上原達也さん(以下、敬称略。上原):調査結果をみて、マネージャーや経営層など役職がある人が出社を求める傾向があるように感じました。一方で、コロナ禍でリモートワークを経験し、「出社しなくても仕事はできる、むしろメリットも多い」と感じた社員は出社回帰に対して意義を見出せない方が大半でした両者の間で“すれ違い”が起きていると感じました。
編集部:時間や場所も含めた働き方やコミュニケーション、成果についても企業と個人では視点が違うということでしょうか。
上原:企業側の声としては、「リモートワークだと人はサボる」や「成果は出ない」という声がまだまだ強いですね。あとはコミュニケーションに関しても「リモートワークでは組織の結束力が築けない。対面で会話しないと」といった声も多いです。リモートワークを経験した人であれば多かれ少なかれコミュニケーションに関するストレスを感じたこともあると思うので、「メールやチャットによるテキストのやりとりのみでは高いパフォーマンスを発揮・維持することが難しい」という意見については理解できる部分も大きいでしょう。

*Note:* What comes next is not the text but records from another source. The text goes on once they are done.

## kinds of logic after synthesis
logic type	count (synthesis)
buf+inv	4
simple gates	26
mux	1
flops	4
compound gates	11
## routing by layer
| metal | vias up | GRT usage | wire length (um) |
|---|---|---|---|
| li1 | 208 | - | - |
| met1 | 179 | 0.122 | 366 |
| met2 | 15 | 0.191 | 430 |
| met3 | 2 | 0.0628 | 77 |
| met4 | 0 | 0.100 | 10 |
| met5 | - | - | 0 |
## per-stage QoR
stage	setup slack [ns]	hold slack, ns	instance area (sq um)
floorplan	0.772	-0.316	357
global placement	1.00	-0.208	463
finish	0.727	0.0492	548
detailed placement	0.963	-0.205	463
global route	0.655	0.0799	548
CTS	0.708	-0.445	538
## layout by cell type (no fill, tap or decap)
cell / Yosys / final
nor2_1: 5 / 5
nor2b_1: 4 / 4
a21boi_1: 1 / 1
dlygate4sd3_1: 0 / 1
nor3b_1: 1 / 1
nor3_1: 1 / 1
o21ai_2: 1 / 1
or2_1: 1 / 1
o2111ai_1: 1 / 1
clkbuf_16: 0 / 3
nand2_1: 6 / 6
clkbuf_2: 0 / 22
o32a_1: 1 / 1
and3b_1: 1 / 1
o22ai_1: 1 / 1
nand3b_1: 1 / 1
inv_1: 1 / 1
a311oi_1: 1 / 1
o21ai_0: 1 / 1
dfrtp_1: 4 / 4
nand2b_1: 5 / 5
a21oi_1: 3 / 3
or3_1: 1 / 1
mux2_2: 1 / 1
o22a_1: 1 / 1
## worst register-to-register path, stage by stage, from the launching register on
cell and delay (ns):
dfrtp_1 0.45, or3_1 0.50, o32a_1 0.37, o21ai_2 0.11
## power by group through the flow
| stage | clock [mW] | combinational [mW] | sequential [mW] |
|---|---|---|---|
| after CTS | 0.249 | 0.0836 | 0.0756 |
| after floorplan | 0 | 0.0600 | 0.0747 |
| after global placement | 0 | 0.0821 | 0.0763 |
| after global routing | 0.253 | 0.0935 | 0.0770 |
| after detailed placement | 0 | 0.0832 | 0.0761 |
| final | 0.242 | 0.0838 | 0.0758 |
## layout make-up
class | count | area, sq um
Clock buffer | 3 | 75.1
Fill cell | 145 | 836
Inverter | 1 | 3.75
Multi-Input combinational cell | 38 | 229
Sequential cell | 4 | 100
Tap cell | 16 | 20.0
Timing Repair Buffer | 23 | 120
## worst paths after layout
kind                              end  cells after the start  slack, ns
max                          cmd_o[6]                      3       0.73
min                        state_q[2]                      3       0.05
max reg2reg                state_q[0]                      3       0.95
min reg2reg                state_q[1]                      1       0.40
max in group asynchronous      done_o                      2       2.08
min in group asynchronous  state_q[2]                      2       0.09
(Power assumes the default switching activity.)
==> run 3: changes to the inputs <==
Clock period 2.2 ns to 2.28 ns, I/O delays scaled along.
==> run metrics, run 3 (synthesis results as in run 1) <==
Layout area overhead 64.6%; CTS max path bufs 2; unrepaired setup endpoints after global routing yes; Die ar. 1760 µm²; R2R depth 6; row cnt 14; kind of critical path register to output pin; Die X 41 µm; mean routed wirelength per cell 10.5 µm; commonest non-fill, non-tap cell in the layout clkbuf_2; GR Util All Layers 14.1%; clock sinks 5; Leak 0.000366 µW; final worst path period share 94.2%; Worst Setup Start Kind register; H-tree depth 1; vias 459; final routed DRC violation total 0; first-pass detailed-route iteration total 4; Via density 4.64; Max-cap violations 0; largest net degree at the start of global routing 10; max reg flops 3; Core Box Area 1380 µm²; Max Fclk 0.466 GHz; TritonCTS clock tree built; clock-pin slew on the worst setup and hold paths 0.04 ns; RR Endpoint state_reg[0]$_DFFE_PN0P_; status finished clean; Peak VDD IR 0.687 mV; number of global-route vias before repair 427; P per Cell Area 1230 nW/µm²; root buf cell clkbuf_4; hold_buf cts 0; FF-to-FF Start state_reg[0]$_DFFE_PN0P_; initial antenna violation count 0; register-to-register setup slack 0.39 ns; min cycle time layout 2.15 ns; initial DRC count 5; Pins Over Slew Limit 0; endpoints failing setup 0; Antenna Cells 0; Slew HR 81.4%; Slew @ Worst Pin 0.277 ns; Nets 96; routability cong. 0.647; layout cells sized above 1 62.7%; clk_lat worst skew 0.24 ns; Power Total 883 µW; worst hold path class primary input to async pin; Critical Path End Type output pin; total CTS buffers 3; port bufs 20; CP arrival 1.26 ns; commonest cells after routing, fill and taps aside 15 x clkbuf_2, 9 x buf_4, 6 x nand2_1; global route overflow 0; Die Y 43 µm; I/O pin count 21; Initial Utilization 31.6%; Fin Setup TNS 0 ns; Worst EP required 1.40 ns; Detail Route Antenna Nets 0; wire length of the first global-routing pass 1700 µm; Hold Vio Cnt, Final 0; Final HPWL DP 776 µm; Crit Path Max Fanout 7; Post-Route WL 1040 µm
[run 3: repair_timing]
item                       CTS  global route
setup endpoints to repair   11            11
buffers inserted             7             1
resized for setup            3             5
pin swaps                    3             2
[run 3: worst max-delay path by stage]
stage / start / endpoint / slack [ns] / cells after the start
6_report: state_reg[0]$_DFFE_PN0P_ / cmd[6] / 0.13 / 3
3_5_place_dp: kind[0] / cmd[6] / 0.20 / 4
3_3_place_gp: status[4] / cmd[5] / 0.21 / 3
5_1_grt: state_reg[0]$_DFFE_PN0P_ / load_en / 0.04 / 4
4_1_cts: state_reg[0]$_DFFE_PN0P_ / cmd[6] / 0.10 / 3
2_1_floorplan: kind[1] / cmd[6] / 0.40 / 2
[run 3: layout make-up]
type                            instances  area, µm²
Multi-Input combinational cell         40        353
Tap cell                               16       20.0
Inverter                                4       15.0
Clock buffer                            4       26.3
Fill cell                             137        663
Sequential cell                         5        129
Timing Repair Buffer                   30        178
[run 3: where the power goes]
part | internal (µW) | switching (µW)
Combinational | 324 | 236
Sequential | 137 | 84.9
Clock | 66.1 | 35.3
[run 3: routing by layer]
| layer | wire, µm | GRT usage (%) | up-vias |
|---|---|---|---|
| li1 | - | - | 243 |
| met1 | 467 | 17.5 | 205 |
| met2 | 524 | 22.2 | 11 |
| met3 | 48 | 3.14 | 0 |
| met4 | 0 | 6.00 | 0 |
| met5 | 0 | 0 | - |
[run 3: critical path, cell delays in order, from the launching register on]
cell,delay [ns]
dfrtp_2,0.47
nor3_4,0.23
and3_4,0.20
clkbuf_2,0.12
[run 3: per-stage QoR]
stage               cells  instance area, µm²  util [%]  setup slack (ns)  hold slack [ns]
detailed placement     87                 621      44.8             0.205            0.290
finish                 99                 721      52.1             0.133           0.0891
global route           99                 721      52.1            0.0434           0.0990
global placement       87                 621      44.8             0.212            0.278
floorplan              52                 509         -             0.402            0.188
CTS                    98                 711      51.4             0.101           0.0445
[src/rtl/spo_cfg.sv]
// ----------------------------------------------------------------------------
// spo_cfg: configuration registers
// Holds my_rank, rank_size and group_size behind the APB-style port.
// ----------------------------------------------------------------------------
module spo_cfg (
    input  logic                        i_clk,
    input  logic                        i_rst_n,
    input  logic                        psel,
    input  logic                        penable,
    input  logic                        pwrite,
    input  logic [spo_pkg::CFG_AW-1:0]  paddr,
    input  logic [spo_pkg::CFG_DW-1:0]  pwdata,
    output logic [spo_pkg::CFG_DW-1:0]  prdata,
    output spo_pkg::t_cfg               o_cfg
);

    localparam int RW = spo_pkg::RANK_W;
    localparam int DW = spo_pkg::DIV_W;

    spo_pkg::t_cfg r_cfg;
    logic          wr_en;

    assign wr_en = psel && penable && pwrite;

    // Write the addressed register
    always_ff @(posedge i_clk) begin
        if (!i_rst_n) begin
            r_cfg.my_rank    <= spo_pkg::MY_RANK_RST;
            r_cfg.rank_size  <= spo_pkg::RANK_SIZE_RST;
            r_cfg.group_size <= spo_pkg::GROUP_SIZE_RST;
        end else if (wr_en) begin
            unique case (paddr[3:2])
                spo_pkg::REG_MY_RANK:    r_cfg.my_rank    <= pwdata[RW-1:0];
                spo_pkg::REG_RANK_SIZE:  r_cfg.rank_size  <= pwdata[DW-1:0];
                spo_pkg::REG_GROUP_SIZE: r_cfg.group_size <= pwdata[DW-1:0];
                default: ;
            endcase
        end
    end

    // Read back
    always_comb begin
        unique case (paddr[3:2])
            spo_pkg::REG_MY_RANK:    prdata = spo_pkg::CFG_DW'(r_cfg.my_rank);
            spo_pkg::REG_RANK_SIZE:  prdata = spo_pkg::CFG_DW'(r_cfg.rank_size);
            spo_pkg::REG_GROUP_SIZE: prdata = spo_pkg::CFG_DW'(r_cfg.group_size);
            default:                 prdata = '0;
        endcase
    end

    assign o_cfg = r_cfg;

endmodule
<file path="config.mk">
export PLATFORM = sky130hd
export DESIGN_NAME = rc_serial_frame_parser
export DESIGN_NICKNAME = d
export VERILOG_FILES = /design/src/rtl/core/rcsfp_pkg.sv /design/src/rtl/core/rc_serial_frame_parser.sv
export SDC_FILE = /design/constraint.sdc
export NUM_CORES = 1
export LEC_CHECK = 0
export BUFFER_PORTS_ARGS = -buffer_cell sky130_fd_sc_hd__buf_2
export CORE_MARGIN = 2
export CORE_UTILIZATION = 42
export CTS_CLUSTER_DIAMETER = 150
export DETAILED_ROUTE_END_ITERATION = 16
export PLACE_DENSITY = 0.64
export REMOVE_ABC_BUFFERS = 1
export SETUP_SLACK_MARGIN = 0.5
export SLEW_MARGIN = 40
export SYNTH_ARGS = -nofsm -noshare
export SYNTH_HDL_FRONTEND = slang
export SYNTH_SLANG_ARGS = --single-unit
</file>
<file path="constraint.sdc">
create_clock -name clk_i -period 8.4 [get_ports clk_i]
set_input_delay 0 -clock clk_i [delete_from_list [all_inputs] [get_ports clk_i]]
set_output_delay 0 -clock clk_i [all_outputs]
set_load 0.02 [all_outputs]
</file>
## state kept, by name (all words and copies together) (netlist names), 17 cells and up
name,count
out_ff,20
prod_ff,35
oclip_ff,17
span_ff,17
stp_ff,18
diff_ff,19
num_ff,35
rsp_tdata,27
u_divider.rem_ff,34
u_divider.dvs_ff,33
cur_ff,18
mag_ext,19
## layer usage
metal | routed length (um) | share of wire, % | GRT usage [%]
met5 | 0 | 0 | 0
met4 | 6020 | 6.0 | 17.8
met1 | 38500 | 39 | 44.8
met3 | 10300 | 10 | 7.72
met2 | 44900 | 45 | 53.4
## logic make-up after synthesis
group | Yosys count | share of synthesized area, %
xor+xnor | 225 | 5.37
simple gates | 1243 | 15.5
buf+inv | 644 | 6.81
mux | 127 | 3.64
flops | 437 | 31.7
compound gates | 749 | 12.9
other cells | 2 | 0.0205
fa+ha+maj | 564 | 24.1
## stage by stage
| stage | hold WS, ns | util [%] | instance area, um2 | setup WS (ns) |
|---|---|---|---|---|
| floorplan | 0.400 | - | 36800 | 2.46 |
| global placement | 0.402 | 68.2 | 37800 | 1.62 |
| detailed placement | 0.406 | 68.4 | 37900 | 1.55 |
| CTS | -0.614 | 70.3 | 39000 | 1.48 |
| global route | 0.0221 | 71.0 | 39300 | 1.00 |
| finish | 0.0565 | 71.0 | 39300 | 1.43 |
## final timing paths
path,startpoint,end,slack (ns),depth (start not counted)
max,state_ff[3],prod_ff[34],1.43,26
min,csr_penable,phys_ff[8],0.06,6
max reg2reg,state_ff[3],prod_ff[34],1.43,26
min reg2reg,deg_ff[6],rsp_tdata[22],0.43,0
===== src/rtl/daqhi_div.sv =====
// restoring divider, one quotient bit per cycle, for the daily averages
module daqhi_div (
	input  logic clk,
	input  logic arst_n,
	input  logic start,
	input  logic [daqhi_pkg::SUM_W-1:0] dividend,
	input  logic [daqhi_pkg::CNT_W-1:0] divisor,
	output logic busy,
	output logic [daqhi_pkg::SUM_W-1:0] quotient
);
	import daqhi_pkg::*;

	localparam int STEP_W = $clog2(SUM_W + 1);

	logic [STEP_W-1:0] step_q;
	logic [CNT_W-1:0] den_q;
	logic [CNT_W-1:0] rem_q;
	logic [SUM_W-1:0] quo_q;
	logic [CNT_W:0] trial;
	logic fits;

	assign trial = {rem_q, quo_q[SUM_W-1]};
	assign fits = trial >= {1'b0, den_q};
	assign busy = step_q != '0;
	assign quotient = quo_q;

	always_ff @(posedge clk or negedge arst_n) begin
		if (!arst_n) begin
			step_q <= '0;
		end else if (start) begin
			step_q <= STEP_W'(SUM_W);
		end else if (busy) begin
			step_q <= step_q - 1'b1;
		end
	end

	// dividend shifts out at the top while quotient bits shift in below
	always_ff @(posedge clk) begin
		if (start) begin
			den_q <= divisor;
			rem_q <= '0;
			quo_q <= dividend;
		end else if (busy) begin
			rem_q <= fits ? CNT_W'(trial - {1'b0, den_q}) : trial[CNT_W-1:0];
			quo_q <= {quo_q[SUM_W-2:0], fits};
		end
	end

endmodule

編集部:特に管理職は、部下への接し方に悩むことが多そうですし、リモートワーク下のコミュニケーションの課題はありそうですよね。
上原:さまざまな理由から経営者層や管理職がリモートワークのやりづらさを感じていたところに5類への移行が起こり、「出社に戻そう」と考えるようになったのだと思います。
編集部:上原さんは率直に、この出社回帰に対して、どう感じていますか?
上原:出社とリモートワークのどちらが良いかに目が向きがちですが、考えるべきは、リモートワークを取り入れた目的だと私は思います。
たとえば、コロナ禍を契機として仕事のフローや人事考課などの体制をリモートワーク前提で整えた状態で取り入れたのか、普段のやりとりや会議をオンラインに置き換えただけなのかでは、状況は全く異なります。
こうした議論をしないまま、意思決定層が「リモートワークはやりづらい」と決めつけてしまい、5類に移行したことを理由に一方的に出社を求めると、働く人の反発を招いてしまうと思います。
リモートワークができる人の働き方満足度は高い
編集部:調査では、働く人の本音が垣間見えました。調査前の仮説と結果を比べて、ギャップはありましたか?
上原:大きな違いはなく、「やっぱり」と感じることばかりでした。たとえば、フル出社の環境にある人よりも、出社とリモートワークを組み合わせるハイブリッドやフルリモートの環境で働く人の方が、働き方の満足度は約2.5倍高いです。
編集部:子育て中の方にとっては、出社がない方が負担は軽くなりますからね。
上原:意思決定層がこの点をどれだけ理解しているかが重要だと思います。極端な例ですが、都心のタワーマンションに住み、職住近接で移動手段はタクシーが当たり前、家事や育児は行わないという人であれば、「出社は大したことではない」と感じるでしょう。実際、共働きの多くはそうした暮らしとは無縁ですから、通勤時間がないというのは働く上で大きなアドバンテージになります。
編集部:調査結果で、上原さんが特に気になったことはありますか?
上原:週に許容できる出社日数ですね。リモートワークと言っても、フルリモートのケースは珍しく、ほとんどの方が出社とリモートワークのハイブリッドです。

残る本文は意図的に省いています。